_Recorded information_:
-=-=-
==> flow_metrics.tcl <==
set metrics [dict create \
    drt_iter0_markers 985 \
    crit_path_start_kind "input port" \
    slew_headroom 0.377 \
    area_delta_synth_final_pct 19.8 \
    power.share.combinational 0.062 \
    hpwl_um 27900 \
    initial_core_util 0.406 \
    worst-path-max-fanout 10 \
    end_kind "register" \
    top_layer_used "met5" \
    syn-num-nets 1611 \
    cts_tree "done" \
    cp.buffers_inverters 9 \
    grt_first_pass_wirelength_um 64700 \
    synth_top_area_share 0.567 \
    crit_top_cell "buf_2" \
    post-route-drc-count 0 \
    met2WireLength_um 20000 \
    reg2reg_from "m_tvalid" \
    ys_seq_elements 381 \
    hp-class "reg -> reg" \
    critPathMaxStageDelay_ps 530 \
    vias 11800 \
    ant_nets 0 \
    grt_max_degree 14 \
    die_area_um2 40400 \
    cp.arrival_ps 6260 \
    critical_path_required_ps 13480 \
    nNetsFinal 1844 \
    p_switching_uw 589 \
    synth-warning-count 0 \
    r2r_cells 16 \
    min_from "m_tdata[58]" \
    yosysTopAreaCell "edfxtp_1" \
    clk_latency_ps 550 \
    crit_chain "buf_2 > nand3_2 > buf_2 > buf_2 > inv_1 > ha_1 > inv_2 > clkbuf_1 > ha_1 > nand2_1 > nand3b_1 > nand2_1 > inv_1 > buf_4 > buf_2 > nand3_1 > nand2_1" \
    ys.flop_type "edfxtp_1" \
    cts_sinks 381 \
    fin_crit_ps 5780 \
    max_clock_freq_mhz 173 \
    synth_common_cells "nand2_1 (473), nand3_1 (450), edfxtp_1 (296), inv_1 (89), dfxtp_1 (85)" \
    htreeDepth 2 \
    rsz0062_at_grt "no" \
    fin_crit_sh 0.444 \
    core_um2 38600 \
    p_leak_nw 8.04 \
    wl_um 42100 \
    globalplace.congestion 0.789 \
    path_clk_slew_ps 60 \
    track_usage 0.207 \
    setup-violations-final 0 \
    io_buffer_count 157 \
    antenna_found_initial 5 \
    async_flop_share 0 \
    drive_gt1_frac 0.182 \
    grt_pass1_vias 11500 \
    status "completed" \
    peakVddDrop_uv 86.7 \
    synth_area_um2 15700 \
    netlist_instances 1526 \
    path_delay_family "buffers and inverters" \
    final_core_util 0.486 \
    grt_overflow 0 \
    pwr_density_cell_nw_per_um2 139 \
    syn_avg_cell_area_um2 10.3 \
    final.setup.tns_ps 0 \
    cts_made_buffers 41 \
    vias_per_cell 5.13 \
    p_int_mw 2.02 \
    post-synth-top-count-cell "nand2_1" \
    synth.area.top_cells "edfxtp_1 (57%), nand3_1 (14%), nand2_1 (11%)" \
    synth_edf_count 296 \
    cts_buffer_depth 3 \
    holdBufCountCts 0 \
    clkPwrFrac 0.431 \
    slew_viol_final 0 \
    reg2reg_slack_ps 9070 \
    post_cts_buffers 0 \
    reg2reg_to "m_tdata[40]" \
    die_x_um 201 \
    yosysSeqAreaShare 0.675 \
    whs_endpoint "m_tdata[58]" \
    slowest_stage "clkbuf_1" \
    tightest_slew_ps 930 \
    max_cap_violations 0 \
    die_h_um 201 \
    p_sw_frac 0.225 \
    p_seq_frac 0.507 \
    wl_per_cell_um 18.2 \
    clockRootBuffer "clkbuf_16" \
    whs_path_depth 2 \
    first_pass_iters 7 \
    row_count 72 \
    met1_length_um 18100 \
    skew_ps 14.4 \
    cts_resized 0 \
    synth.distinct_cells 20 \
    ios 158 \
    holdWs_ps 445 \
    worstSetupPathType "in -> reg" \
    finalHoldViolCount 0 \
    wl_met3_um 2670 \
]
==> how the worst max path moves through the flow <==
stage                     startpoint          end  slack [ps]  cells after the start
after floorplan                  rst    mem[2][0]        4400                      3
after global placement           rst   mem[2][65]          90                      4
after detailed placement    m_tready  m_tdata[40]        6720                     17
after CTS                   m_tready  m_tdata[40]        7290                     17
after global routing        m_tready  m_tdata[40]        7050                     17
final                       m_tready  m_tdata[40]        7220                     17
### src/rtl/trail_compositor.sv
// Frame compositor: merges trail, sprite and crash layers per pixel and runs a
// once-per-frame look-ahead collision probe that shares the frame-buffer read port.
module trail_compositor #(
  parameter int unsigned NUM_PLAYERS = 2,
  parameter int unsigned H_RES       = 640,
  parameter int unsigned V_RES       = 480,
  parameter int unsigned CELL_SHIFT  = 2,
  parameter int unsigned ADDR_W      = 19,
  parameter logic [3:0]  BG_COLOR    = 4'h0,
  parameter logic [3:0]  TRANSPARENT = 4'hF,
  parameter logic [3:0]  CRASH_COLOR = 4'h7
) (
  input  logic                        Clk,
  input  logic                        Reset,
  input  logic                        frame_clk,
  input  logic [9:0]                  DrawX,
  input  logic [9:0]                  DrawY,
  input  logic [10*NUM_PLAYERS-1:0]   head_x,
  input  logic [10*NUM_PLAYERS-1:0]   head_y,
  input  logic [2*NUM_PLAYERS-1:0]    dir,
  input  logic [3:0]                  sprite_color,
  input  logic                        clear_crash,
  input  logic [15:0]                 ram_rdata,
  output logic [ADDR_W-1:0]           ram_raddr,
  output logic [3:0]                  color_enum,
  output logic [NUM_PLAYERS-1:0]      crashed,
  output logic                        probe_busy,
  output logic                        probe_done
);

  localparam int unsigned KW   = $clog2(NUM_PLAYERS + 1);
  localparam int unsigned CW   = 11;
  localparam int unsigned PW   = CW + CELL_SHIFT + 1;
  localparam int unsigned HALF = (CELL_SHIFT == 0) ? 0 : (1 << (CELL_SHIFT - 1));
  localparam logic signed [PW-1:0] H_LIM = PW'(H_RES);
  localparam logic signed [PW-1:0] V_LIM = PW'(V_RES);

  typedef enum logic [1:0] {S_IDLE, S_PROBE, S_DONE} state_t;

  state_t                 r_state;
  logic [KW-1:0]          r_k;
  logic                   r_busy;
  logic                   r_done;
  logic                   r_fc_cur;
  logic                   r_fc_prev;
  logic                   r_s1_valid;
  logic                   r_s1_px0;
  logic [3:0]             r_s1_sprite;
  logic [3:0]             r_color;
  logic [NUM_PLAYERS-1:0] r_crashed;

  logic signed [CW-1:0]   w_cx    [NUM_PLAYERS];
  logic signed [CW-1:0]   w_cy    [NUM_PLAYERS];
  logic signed [PW-1:0]   w_px    [NUM_PLAYERS];
  logic signed [PW-1:0]   w_py    [NUM_PLAYERS];
  logic [ADDR_W-1:0]      w_paddr [NUM_PLAYERS];
  logic [NUM_PLAYERS-1:0] w_oob;
  logic [NUM_PLAYERS-1:0] w_headon;
  logic [NUM_PLAYERS-1:0] w_set;
  logic [3:0]             w_trail;
  logic                   w_rise;
  logic                   w_unused;

  function automatic logic [ADDR_W-1:0] f_addr(input logic [31:0] px, input logic [31:0] py);
    return ADDR_W'((px >> 1) + py * 32'(H_RES / 2));
  endfunction

  // Look-ahead cell, its pixel centre, wall test and frame-buffer address per player
  always_comb begin
    logic signed [CW-1:0] dx;
    logic signed [CW-1:0] dy;
    dx       = '0;
    dy       = '0;
    w_headon = '0;
    w_oob    = '0;
    for (int i = 0; i < int'(NUM_PLAYERS); i++) begin
      dx = '0;
      dy = '0;
      case (dir[2*i +: 2])
        2'b00:   dy = '1;
        2'b01:   dy = CW'(1);
        2'b10:   dx = '1;
        default: dx = CW'(1);
      endcase
      w_cx[i]    = $signed({1'b0, head_x[10*i +: 10]}) + dx;
      w_cy[i]    = $signed({1'b0, head_y[10*i +: 10]}) + dy;
      w_px[i]    = (PW'(w_cx[i]) <<< CELL_SHIFT) + $signed(PW'(HALF));
      w_py[i]    = (PW'(w_cy[i]) <<< CELL_SHIFT) + $signed(PW'(HALF));
      w_oob[i]   = w_cx[i][CW-1] || w_cy[i][CW-1] || (w_px[i] >= H_LIM) || (w_py[i] >= V_LIM);
      w_paddr[i] = f_addr(32'(w_px[i]), 32'(w_py[i]));
    end
    for (int i = 0; i < int'(NUM_PLAYERS); i++) begin
      for (int j = 0; j < int'(NUM_PLAYERS); j++) begin
        if ((i != j) && (w_cx[i] == w_cx[j]) && (w_cy[i] == w_cy[j])) w_headon[i] = 1'b1;
      end
    end
  end

  // Player k-1 is judged on the read data returned for the address issued last cycle
  always_comb begin
    logic [3:0] nib;
    nib   = '0;
    w_set = '0;
    for (int i = 0; i < int'(NUM_PLAYERS); i++) begin
      nib      = w_px[i][0] ? ram_rdata[11:8] : ram_rdata[3:0];
      w_set[i] = (r_state == S_PROBE) && (r_k == KW'(i + 1)) &&
                 (w_oob[i] || w_headon[i] || (nib != BG_COLOR));
    end
  end

  // Read-port arbitration: the probe owns the port while busy
  always_comb begin
    ram_raddr = f_addr(32'(DrawX), 32'(DrawY));
    if (Reset) begin
      ram_raddr = '0;
    end else if (r_busy) begin
      ram_raddr = '0;
      for (int i = 0; i < int'(NUM_PLAYERS); i++) begin
        if (r_k == KW'(i)) ram_raddr = w_paddr[i];
      end
    end
  end

  assign w_rise   = r_fc_cur & ~r_fc_prev;
  assign w_trail  = r_s1_valid ? (r_s1_px0 ? ram_rdata[11:8] : ram_rdata[3:0]) : BG_COLOR;
  assign w_unused = &{1'b0, ram_rdata[15:12], ram_rdata[7:4]};

  always_ff @(posedge Clk) begin
    if (Reset) begin
      r_state     <= S_IDLE;
      r_k         <= '0;
      r_busy      <= 1'b0;
      r_done      <= 1'b0;
      r_fc_cur    <= 1'b0;
      r_fc_prev   <= 1'b0;
      r_s1_valid  <= 1'b0;
      r_s1_px0    <= 1'b0;
      r_s1_sprite <= '0;
      r_color     <= '0;
      r_crashed   <= '0;
    end else begin
      r_fc_cur    <= frame_clk;
      r_fc_prev   <= r_fc_cur;
      r_s1_valid  <= ~r_busy;
      r_s1_px0    <= DrawX[0];
      r_s1_sprite <= sprite_color;
      if (|r_crashed)                      r_color <= CRASH_COLOR;
      else if (r_s1_sprite != TRANSPARENT) r_color <= r_s1_sprite;
      else                                 r_color <= w_trail;
      // A fresh hit outranks a simultaneous clear for its own bit
      r_crashed   <= (r_crashed & ~{NUM_PLAYERS{clear_crash}}) | w_set;
      r_done      <= 1'b0;
      case (r_state)
        S_IDLE: begin
          if (w_rise) begin
            r_state <= S_PROBE;
            r_k     <= '0;
            r_busy  <= 1'b1;
          end
        end
        S_PROBE: begin
          if (r_k == KW'(NUM_PLAYERS)) begin
            r_state <= S_DONE;
            r_busy  <= 1'b0;
            r_done  <= 1'b1;
          end else begin
            r_k <= r_k + KW'(1);
          end
        end
        S_DONE:  r_state <= S_IDLE;
        default: r_state <= S_IDLE;
      endcase
    end
  end

  assign color_enum = r_color;
  assign crashed    = r_crashed;
  assign probe_busy = r_busy;
  assign probe_done = r_done;

endmodule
-=-=-
_What the task requires_: Retype exactly the lines above, from the one with "post-route-drc-count 0 \" through the one with "cts_sinks 381 \", inclusive.

_Task answer_:
    post-route-drc-count 0 \
    met2WireLength_um 20000 \
    reg2reg_from "m_tvalid" \
    ys_seq_elements 381 \
    hp-class "reg -> reg" \
    critPathMaxStageDelay_ps 530 \
    vias 11800 \
    ant_nets 0 \
    grt_max_degree 14 \
    die_area_um2 40400 \
    cp.arrival_ps 6260 \
    critical_path_required_ps 13480 \
    nNetsFinal 1844 \
    p_switching_uw 589 \
    synth-warning-count 0 \
    r2r_cells 16 \
    min_from "m_tdata[58]" \
    yosysTopAreaCell "edfxtp_1" \
    clk_latency_ps 550 \
    crit_chain "buf_2 > nand3_2 > buf_2 > buf_2 > inv_1 > ha_1 > inv_2 > clkbuf_1 > ha_1 > nand2_1 > nand3b_1 > nand2_1 > inv_1 > buf_4 > buf_2 > nand3_1 > nand2_1" \
    ys.flop_type "edfxtp_1" \
    cts_sinks 381 \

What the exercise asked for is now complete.